The Fernie Museum has been a staple in Fernie for decades. Originally it had a home in the old Nunnery building behind the Roman Catholic Church, then moved to the building next to the Free Press and in the past decade, relocated to the building it presently inhabits on Second Avenue.

The current structure was originally the Home Bank, then the offices of East Kootenay Power Company and lastly BC Hydro office. When BC Hydro vacated the building, the City of Fernie purchased it with the express objective for it to become the permanent location for the museum. Volunteers worked tirelessly to renovate the building and turn it into an amazing space. Grants and donations of money, labour and material made it possible to have what is there today. The City provided a 25 year contract at a $1.00 per year paid in whole in advance by the chief administrative officer of the time (A. Chabot). Volunteers tore down old inside walls and floors, built an elevator shaft where the steel safes on the first and second floor were situated and when finally after months of work in dust and dirt were over and renovations completed thought was put into hosting a permanent exhibit on the main floor with the second floor available for other exhibits and events.

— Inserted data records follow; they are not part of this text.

--- src/rtl/control_sequencer.sv ---
// Hardwired control unit: common fetch T0-T2, per-opcode execute T3-T7, then back to T0.
// Optional single-step pause after each instruction is enabled by defining CU_SINGLE_STEP_EN.
module control_sequencer #(
  parameter int                  OPCODE_W    = 5,
  parameter logic [OPCODE_W-1:0] HALT_OPCODE = 5'b11010
) (
  input  logic                Clock,
  input  logic                Clear,
  input  logic [31:0]         IR,
  input  logic                CON_FF,
  input  logic                Step,
  output logic [9:0]          drive,
  output logic [11:0]         load,
  output logic [2:0]          gsel,
  output logic                BAout,
  output logic                IncPC,
  output logic                MDR_read,
  output logic                RAM_write,
  output logic [OPCODE_W-1:0] ALU_op,
  output logic                Run
);

  typedef enum logic [3:0] {
    ST_RESET = 4'd0,
    ST_T0    = 4'd1,
    ST_T1    = 4'd2,
    ST_T2    = 4'd3,
    ST_T3    = 4'd4,
    ST_T4    = 4'd5,
    ST_T5    = 4'd6,
    ST_T6    = 4'd7,
    ST_T7    = 4'd8,
    ST_HALT  = 4'd9,
    ST_WAIT  = 4'd10
  } state_t;

  // Opcode map (IR[31:27])
  localparam logic [OPCODE_W-1:0] OP_LDW  = OPCODE_W'(0);
  localparam logic [OPCODE_W-1:0] OP_LDWI = OPCODE_W'(1);
  localparam logic [OPCODE_W-1:0] OP_STW  = OPCODE_W'(2);
  localparam logic [OPCODE_W-1:0] OP_ADD  = OPCODE_W'(3);
  localparam logic [OPCODE_W-1:0] OP_SUB  = OPCODE_W'(4);
  localparam logic [OPCODE_W-1:0] OP_SHR  = OPCODE_W'(5);
  localparam logic [OPCODE_W-1:0] OP_SHL  = OPCODE_W'(6);
  localparam logic [OPCODE_W-1:0] OP_ROR  = OPCODE_W'(7);
  localparam logic [OPCODE_W-1:0] OP_ROL  = OPCODE_W'(8);
  localparam logic [OPCODE_W-1:0] OP_AND  = OPCODE_W'(9);
  localparam logic [OPCODE_W-1:0] OP_OR   = OPCODE_W'(10);
  localparam logic [OPCODE_W-1:0] OP_ADDI = OPCODE_W'(11);
  localparam logic [OPCODE_W-1:0] OP_ANDI = OPCODE_W'(12);
  localparam logic [OPCODE_W-1:0] OP_ORI  = OPCODE_W'(13);
  localparam logic [OPCODE_W-1:0] OP_MUL  = OPCODE_W'(14);
  localparam logic [OPCODE_W-1:0] OP_DIV  = OPCODE_W'(15);
  localparam logic [OPCODE_W-1:0] OP_NEG  = OPCODE_W'(16);
  localparam logic [OPCODE_W-1:0] OP_NOT  = OPCODE_W'(17);
  localparam logic [OPCODE_W-1:0] OP_BR   = OPCODE_W'(18);
  localparam logic [OPCODE_W-1:0] OP_JR   = OPCODE_W'(19);
  localparam logic [OPCODE_W-1:0] OP_JAL  = OPCODE_W'(20);
  localparam logic [OPCODE_W-1:0] OP_IN   = OPCODE_W'(21);
  localparam logic [OPCODE_W-1:0] OP_OUT  = OPCODE_W'(22);
  localparam logic [OPCODE_W-1:0] OP_MFHI = OPCODE_W'(23);
  localparam logic [OPCODE_W-1:0] OP_MFLO = OPCODE_W'(24);
  localparam logic [OPCODE_W-1:0] ALU_ADD = OPCODE_W'(3);

  // Bit positions inside drive / load / gsel
  localparam int D_PC = 0, D_MDR = 1, D_ZLO = 2, D_ZHI = 3, D_HI = 4;
  localparam int D_LO = 5, D_IN = 6, D_C = 7, D_R = 8;
  localparam int L_MAR = 0, L_MDR = 1, L_PC = 2, L_IR = 3, L_Y = 4, L_ZLO = 5;
  localparam int L_ZHI = 6, L_LO = 7, L_HI = 8, L_OUT = 9, L_CON = 10, L_RIN = 11;
  localparam int G_C = 0, G_B = 1, G_A = 2;

`ifdef CU_SINGLE_STEP_EN
  localparam state_t ST_END = ST_WAIT;
`else
  localparam state_t ST_END = ST_T0;
`endif

  state_t                r_state;
  logic [OPCODE_W-1:0]   w_opcode;
  logic [9:0]            w_drive;
  logic [11:0]           w_load;
  logic [2:0]            w_gsel;
  logic                  w_baout, w_incpc, w_mdr_read, w_ram_write, w_run, w_last;
  logic [OPCODE_W-1:0]   w_alu_op;
  logic                  w_unused_bits;

  assign w_opcode      = IR[31 -: OPCODE_W];
  assign w_unused_bits = ^{Step, IR[31-OPCODE_W:0]};

  // Outputs decode from state and the live IR opcode, since IR only becomes valid in T3.
  always_comb begin
    w_drive     = '0;
    w_load      = '0;
    w_gsel      = '0;
    w_baout     = 1'b0;
    w_incpc     = 1'b0;
    w_mdr_read  = 1'b0;
    w_ram_write = 1'b0;
    w_alu_op    = '0;
    w_run       = 1'b1;
    w_last      = 1'b0;
    case (r_state)
      ST_T0: begin
        w_drive[D_PC] = 1'b1; w_load[L_MAR] = 1'b1; w_incpc = 1'b1; w_load[L_ZLO] = 1'b1;
      end
      ST_T1: begin
        w_drive[D_ZLO] = 1'b1; w_load[L_PC] = 1'b1; w_mdr_read = 1'b1; w_load[L_MDR] = 1'b1;
      end
      ST_T2: begin
        w_drive[D_MDR] = 1'b1; w_load[L_IR] = 1'b1;
      end
      ST_T3: begin
        case (w_opcode)
          OP_LDW, OP_LDWI, OP_STW: begin
            w_gsel[G_B] = 1'b1; w_baout = 1'b1; w_load[L_Y] = 1'b1;
          end
          OP_ADD, OP_SUB, OP_SHR, OP_SHL, OP_ROR, OP_ROL, OP_AND, OP_OR,
          OP_ADDI, OP_ANDI, OP_ORI, OP_MUL, OP_DIV: begin
            w_gsel[G_B] = 1'b1; w_drive[D_R] = 1'b1; w_load[L_Y] = 1'b1;
          end
          OP_NEG, OP_NOT: begin
            w_gsel[G_B] = 1'b1; w_drive[D_R] = 1'b1; w_alu_op = w_opcode; w_load[L_ZLO] = 1'b1;
          end
          OP_BR: begin
            w_gsel[G_A] = 1'b1; w_drive[D_R] = 1'b1; w_load[L_CON] = 1'b1;
          end
          OP_JR: begin
            w_gsel[G_A] = 1'b1; w_drive[D_R] = 1'b1; w_load[L_PC] = 1'b1; w_last = 1'b1;
          end
          OP_JAL: begin
            w_drive[D_PC] = 1'b1; w_gsel[G_B] = 1'b1; w_load[L_RIN] = 1'b1;
          end
          OP_IN: begin
            w_drive[D_IN] = 1'b1; w_gsel[G_A] = 1'b1; w_load[L_RIN] = 1'b1; w_last = 1'b1;
          end
          OP_OUT: begin
            w_gsel[G_A] = 1'b1; w_drive[D_R] = 1'b1; w_load[L_OUT] = 1'b1; w_last = 1'b1;
          end
          OP_MFHI: begin
            w_drive[D_HI] = 1'b1; w_gsel[G_A] = 1'b1; w_load[L_RIN] = 1'b1; w_last = 1'b1;
          end
          OP_MFLO: begin
            w_drive[D_LO] = 1'b1; w_gsel[G_A] = 1'b1; w_load[L_RIN] = 1'b1; w_last = 1'b1;
          end
          default: w_last = 1'b1;
        endcase
      end
      ST_T4: begin
        case (w_opcode)
          OP_LDW, OP_LDWI, OP_STW: begin
            w_drive[D_C] = 1'b1; w_alu_op = ALU_ADD; w_load[L_ZLO] = 1'b1;
          end
          OP_ADD, OP_SUB, OP_SHR, OP_SHL, OP_ROR, OP_ROL, OP_AND, OP_OR: begin
            w_gsel[G_C] = 1'b1; w_drive[D_R] = 1'b1; w_alu_op = w_opcode; w_load[L_ZLO] = 1'b1;
          end
          OP_ADDI, OP_ANDI, OP_ORI: begin
            w_drive[D_C] = 1'b1; w_alu_op = w_opcode; w_load[L_ZLO] = 1'b1;
          end
          OP_MUL, OP_DIV: begin
            w_gsel[G_C] = 1'b1; w_drive[D_R] = 1'b1; w_alu_op = w_opcode;
            w_load[L_ZHI] = 1'b1; w_load[L_ZLO] = 1'b1;
          end
          OP_NEG, OP_NOT: begin
            w_drive[D_ZLO] = 1'b1; w_gsel[G_A] = 1'b1; w_load[L_RIN] = 1'b1; w_last = 1'b1;
          end
          OP_BR: begin
            w_drive[D_PC] = 1'b1; w_load[L_Y] = 1'b1;
          end
          OP_JAL: begin
            w_gsel[G_A] = 1'b1; w_drive[D_R] = 1'b1; w_load[L_PC] = 1'b1; w_last = 1'b1;
          end
          default: w_last = 1'b1;
        endcase
      end
      ST_T5: begin
        case (w_opcode)
          OP_LDW, OP_STW: begin
            w_drive[D_ZLO] = 1'b1; w_load[L_MAR] = 1'b1;
          end
          OP_LDWI, OP_ADD, OP_SUB, OP_SHR, OP_SHL, OP_ROR, OP_ROL, OP_AND, OP_OR,
          OP_ADDI, OP_ANDI, OP_ORI: begin
            w_drive[D_ZLO] = 1'b1; w_gsel[G_A] = 1'b1; w_load[L_RIN] = 1'b1; w_last = 1'b1;
          end
          OP_MUL, OP_DIV: begin
            w_drive[D_ZLO] = 1'b1; w_load[L_LO] = 1'b1;
          end
          OP_BR: begin
            w_drive[D_C] = 1'b1; w_alu_op = ALU_ADD; w_load[L_ZLO] = 1'b1;
          end
          default: w_last = 1'b1;
        endcase
      end
      ST_T6: begin
        case (w_opcode)
          OP_LDW: begin
            w_mdr_read = 1'b1; w_load[L_MDR] = 1'b1;
          end
          OP_STW: begin
            w_gsel[G_A] = 1'b1; w_drive[D_R] = 1'b1; w_load[L_MDR] = 1'b1;
          end
          OP_MUL, OP_DIV: begin
            w_drive[D_ZHI] = 1'b1; w_load[L_HI] = 1'b1; w_last = 1'b1;
          end
          OP_BR: begin
            w_drive[D_ZLO] = 1'b1; w_load[L_PC] = CON_FF; w_last = 1'b1;
          end
          default: w_last = 1'b1;
        endcase
      end
      ST_T7: begin
        w_last = 1'b1;
        case (w_opcode)
          OP_LDW: begin
            w_drive[D_MDR] = 1'b1; w_gsel[G_A] = 1'b1; w_load[L_RIN] = 1'b1;
          end
          OP_STW:  w_ram_write = 1'b1;
          default: ;
        endcase
      end
      ST_HALT: w_run = 1'b0;
      default: ;
    endcase
  end

  // Sequencer state; unused encodings fall back to RESET.
  always_ff @(posedge Clock) begin
    if (Clear) begin
      r_state <= ST_RESET;
    end else begin
      case (r_state)
        ST_RESET: r_state <= ST_T0;
        ST_T0:    r_state <= ST_T1;
        ST_T1:    r_state <= ST_T2;
        ST_T2:    r_state <= ST_T3;
        ST_T3: begin
          if (w_opcode == HALT_OPCODE) r_state <= ST_HALT;
          else if (w_last)             r_state <= ST_END;
          else                         r_state <= ST_T4;
        end
        ST_T4:    r_state <= w_last ? ST_END : ST_T5;
        ST_T5:    r_state <= w_last ? ST_END : ST_T6;
        ST_T6:    r_state <= w_last ? ST_END : ST_T7;
        ST_T7:    r_state <= ST_END;
        ST_HALT:  r_state <= ST_HALT;
`ifdef CU_SINGLE_STEP_EN
        ST_WAIT:  r_state <= Step ? ST_T0 : ST_WAIT;
`endif
        default:  r_state <= ST_RESET;
      endcase
    end
  end

  assign drive     = w_drive;
  assign load      = w_load;
  assign gsel      = w_gsel;
  assign BAout     = w_baout;
  assign IncPC     = w_incpc;
  assign MDR_read  = w_mdr_read;
  assign RAM_write = w_ram_write;
  assign ALU_op    = w_alu_op;
  assign Run       = w_run;

endmodule

--- config.mk ---
export PLATFORM = sky130hd
export DESIGN_NAME = control_sequencer
export DESIGN_NICKNAME = d
export VERILOG_FILES = /design/src/rtl/control_sequencer.sv
export SDC_FILE = /design/constraint.sdc
export NUM_CORES = 1
export LEC_CHECK = 0
export BUFFER_PORTS_ARGS = -buffer_cell sky130_fd_sc_hd__buf_2
export CORE_UTILIZATION = 26
export DETAILED_ROUTE_END_ITERATION = 8
export MAX_ROUTING_LAYER = met4
export PLACE_DENSITY = 0.61
export SLEW_MARGIN = 0
export SYNTH_ARGS = -nofsm -noshare
export SYNTH_HDL_FRONTEND = slang
export SYNTH_SLANG_ARGS = --single-unit
--- constraint.sdc ---
create_clock -name Clock -period 2.2 [get_ports Clock]
set_input_delay 0.33 -clock Clock [delete_from_list [all_inputs] [get_ports Clock]]
set_output_delay 0.33 -clock Clock [all_outputs]
set_load 0.03 [all_outputs]
==> flow_summary.toml <==
[outcome]
outcome = "finished clean"

[global_routing]
grt_pass1_vias = 1205
grt_pass1_wl_um = 5810
antenna_found_initial = 0
grt_max_degree = 22
track_usage_pct = 18.5
overflow = 0

[worst_setup_path]
r2r-start = "r_state[3]"
critical_path.slowest_cell = "or4_4"
critPathRequiredTime_ns = 1.87
slowest_delay_ns = 0.46
rr_endpoint = "r_state[0]"
reg2reg_slack_ns = 0.52
path_cells = "inv_1 > or4_4 > a221oi_1 > or3_1 > buf_2"
cp_top_family = "simple AND/OR/NAND/NOR gates"
crit_fanout = 7
r2r_cells = 5
crit_arrival_ns = 1.76
cp-start-kind = "flop"
critPathKind = "flop to output port"
setup.worst_path.end_class = "output port"
path_buf_inv = 2

[power_and_ir_drop]
clkPwrFrac_pct = 29.4
switching_share_pct = 43.2
p_leak_nw = 0.649
p_seq_share_pct = 17.3
p_per_area_mw_per_mm2 = 358
fin_total_pwr_mw = 0.524
peakVddDrop_v = 0.000133
power_frac_comb_pct = 53.2
power.internal_mw = 0.298
netSwitchingPower_mw = 0.227

[synthesis]
synth_area_leaders = "dfxtp_1 8.2%, nor2_1 6.2%, nand2_1 5.8%"
ys_seq_area_share_pct = 8.25
synth_area_um2 = 971
ys_seq_elements = 4
ys_warn_count = 0
ys_types = 54
synth_most_common_cell = "nor2_1"
synth_ff_type = "dfxtp_1"
async_reset_ff_share_pct = 0
ys_top_cells_by_count = "16 x nor2_1, 15 x nand2_1, 8 x buf_2, 8 x clkbuf_1, 8 x nand3_1"
syn_area_per_cell_um2 = 6.47
yosysTopAreaCellShare_pct = 8.25
synthesis.nets = 186
synth_edf_count = 0
synth_top_cell_by_area = "dfxtp_1"
syn_inst = 150

[die]
die_area_mm2 = 0.00398
die_h_um = 63.1
io_pins = 71
num_rows = 21
coreArea_mm2 = 0.00347
dieWidth_um = 63.1
start_util_pct = 28.0

[routing]
vias = 1433
drtIter0Drc = 68
via_per_inst = 5.73
wl_um = 3710
drc_errors = 0
ant_nets = 0
drt-pass1-iter-count = 4
wire_per_inst_um = 14.8

[sta]
setup_viol = 0
finalMaxSlewViolations = 0
finalCriticalPeriod_ns = 2.09
fin_hold_ws_ns = 0.315
fmax_mhz = 478
min_period_over_period_pct = 95.2
hold_viol = 0
fin_setup_tns_ns = 0
skew_ns = 0.000608
grt_setup_unrepaired = "false"

[layout]
regMostFlops = "r_state"
largest_register_ffs = 4
area_growth_pct = 51.0
regArea_um2 = 81.3
antenna_cells = 0
nFillCells = 396
multi_input_area_um2 = 831
layout.nets = 242
layout-drive-gt1-share_pct = 40.7
stdcell_count = 250
reg.largest.list = "r_state: 4 flops"

[hold_path]
hp-start = "Clear"
holdPathEnd = "r_state[0]"
hp-class = "input pin to flop"
hold_depth = 2

[clocking]
insertion_delay_ns = 0.22
cts_setup_buffers = 0
cts_tree = "done"
ctsHoldBuffers = 0
htreeDepth = 1
numCtsBuffers = 3
cts-root-buf = "clkbuf_8"
clock_sinks = 4
cts_buffer_depth = 2
clk_pin_slew_ns = 0.03

[flow_run]
max_cap_violations = 0

[place]
place.gp.congestion = 1.02
hpwlAfterDp_um = 2910
post-place-cells = 247
port_buffers = 41
==> cell families (layout without fill, tap and decap cells) <==
logic type / after synthesis / count (layout) / synth area share [%]
AO/OA/AOI/OAI: 33 / 33 / 25.6
XOR/XNOR: 1 / 1 / 0.902
buffers and inverters: 23 / 77 / 10.7
flip-flops: 4 / 4 / 8.25
multiplexers: 1 / 1 / 1.03
other: 1 / 1 / 0.386
AND/OR/NAND/NOR: 87 / 87 / 53.1
==> through the flow <==
step / utilization (%) / area (µm²) / worst slack (ns)
after floorplan: - / 988 / 0.00216
after global placement: 40.0 / 1390 / 0.127
after detailed placement: 40.0 / 1390 / 0.122
after CTS: 41.3 / 1430 / 0.0111
after global routing: 42.3 / 1470 / 0.00853
final: 42.3 / 1470 / 0.107
==> timing repair <==
item | 4_1_cts | 5_1_grt
pin swaps | 0 | 2
resized for setup | 1 | 7
endpoints found under the setup margin | 1 | 3
==> routing by layer <==
metal,wire length (µm),global-route usage (%),vias up
met5,0,-,-
met4,74,6.40,0
met3,327,3.44,8
met2,1730,28.4,72
met1,1580,24.1,672
li1,-,-,681
==> cells in the final DEF, fill, tap and decap left out, drive strengths merged, types with 2 or more instances in the layout <==
master / Yosys / routed
nand4b: 4 / 4
nand4bb: 3 / 3
nand3: 8 / 8
a21oi: 2 / 2
a221oi: 2 / 2
or3: 4 / 4
o311ai: 2 / 2
o21ai: 6 / 6
nor3b: 3 / 3
nand2: 15 / 15
a41oi: 2 / 2
nor4b: 2 / 2
o32ai: 4 / 4
a211oi: 2 / 2
or2: 2 / 2
inv: 5 / 5
buf: 10 / 68
o211ai: 2 / 2
or4: 2 / 2
nor3: 8 / 8
or4b: 2 / 2
nor4: 4 / 4
clkbuf: 8 / 4
nor2b: 5 / 5
and4bb: 2 / 2
dfxtp: 4 / 4
and2: 2 / 2
nor2: 16 / 16
==> worst max-delay path by stage <==
stage,start,to,cells after the start
global route,r_state[1],load[11],5
CTS,r_state[0],gsel[2],6
global placement,IR[30],gsel[2],5
floorplan,IR[31],drive[7],5
detailed placement,IR[27],gsel[2],5
finish,r_state[2],drive[8],5
==> cell type report <==
type	count	area share, %
sequential	4	5.55
timing repair buffer	69	29.8
tap	46	3.92
clock buffer	3	2.82
inverter	5	1.28
multi-input combinational	123	56.7
==> power groups by stage <==
stage / clock network [mW] / logic, mW / registers (mW)
3_3_place_gp: 0 / 0.270 / 0.0895
3_5_place_dp: 0 / 0.269 / 0.0901
2_1_floorplan: 0 / 0.183 / 0.0835
6_report: 0.154 / 0.279 / 0.0909
4_1_cts: 0.156 / 0.271 / 0.0896
5_1_grt: 0.159 / 0.298 / 0.0922
Note: power is estimated with default switching activity, not from simulation.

With the retirement of long-time curator Mike Pennock, a new director was brought in that had much experience and connections within the museum world. With those connections, Ron Ulrich brought changes that brought Museum events and exhibits to a new level, one that was equal to museums in much bigger centers than Fernie. For example, the Japanese exhibit brought visitors from out of town at the opening that wore beautiful kimonos in honor of the exhibit and the Chautauqua events were spectacular and enjoyed by residents and visitors. The cost of these beautiful and memorable events was much more than the Historical Society was able to carry and so right now the Museum is at a crossroad as to the direction it is going.

The City has given 125 day’s notice in regards to the contract which means if the Historical Society doesn’t come up with a good plan to move ahead the City could terminate the grant contract. That would make it extremely difficult to function without an operating budget as grants are available but never secure. Volunteers have come forward to form a Restart Committee and after holding a Zoom meeting last week discussion took place on what actions are necessary in the short term to reduce liability debt and continue the Museum to offer events and exhibits as well as staying open daily.

There is no doubt that there is huge community support for the Fernie Museum and the history of our town and area that it represents so well. This support has already been shown by several vendors that have donated the amount owing to them back to the Museum as well as the interest shown by the people that have joined the Restart Committee. Gratitude and deep thanks to those vendors for their generosity and thanks also to Kevin Allen for stepping forward to lead this committee, if interested in becoming involved in some way please contact him at kevinallencharles@gmail.com.

Participants at the meeting agreed it was imperative to have this Restart committee as well as having fresh leadership by a new board. Once a new board is in place work can begin to organize fundraising, holding a membership drive and renewing the important relationship with the City so that the operating grant can continue. The committee wants the community to know all volunteers are welcome, if interested in running for a board position you must be a member of the Society, membership is $20 for an individual, and $30 to $50 for a family. If interested in attending the AGM on August 27, at 7:30pm please contact rebecca.hall@ferniemuseum.com before noon on that day. If unable to attend by Zoom there is a limited number that can be accommodated in person at the Fernie Archives Center above the Scotia Bank, but you must let Rebecca know if you can attend and how. Please know getting a membership will serve to show community support for the Museum.

At last week’s initial meeting those attending expressed a united opinion that the Museum is a vital part of Fernie and it is important to see it back on its feet. It was also expressed that the, “museum needs to understand their past and the connection to the Ktunaxa while maintaining a strong presence as part of our resort community identity”.

There is no doubt this group with its collective knowledge of fundraising, law, medicine, business, local politics and volunteering for a variety of organizations will be successful with the help of others to provide the boost so that the Museum will have a bright future ahead. Please consider going for a seat on the board, volunteering in the Restart Committee, helping to fundraise or just buying a membership. Whatever you choose your input is welcome and will be appreciated greatly.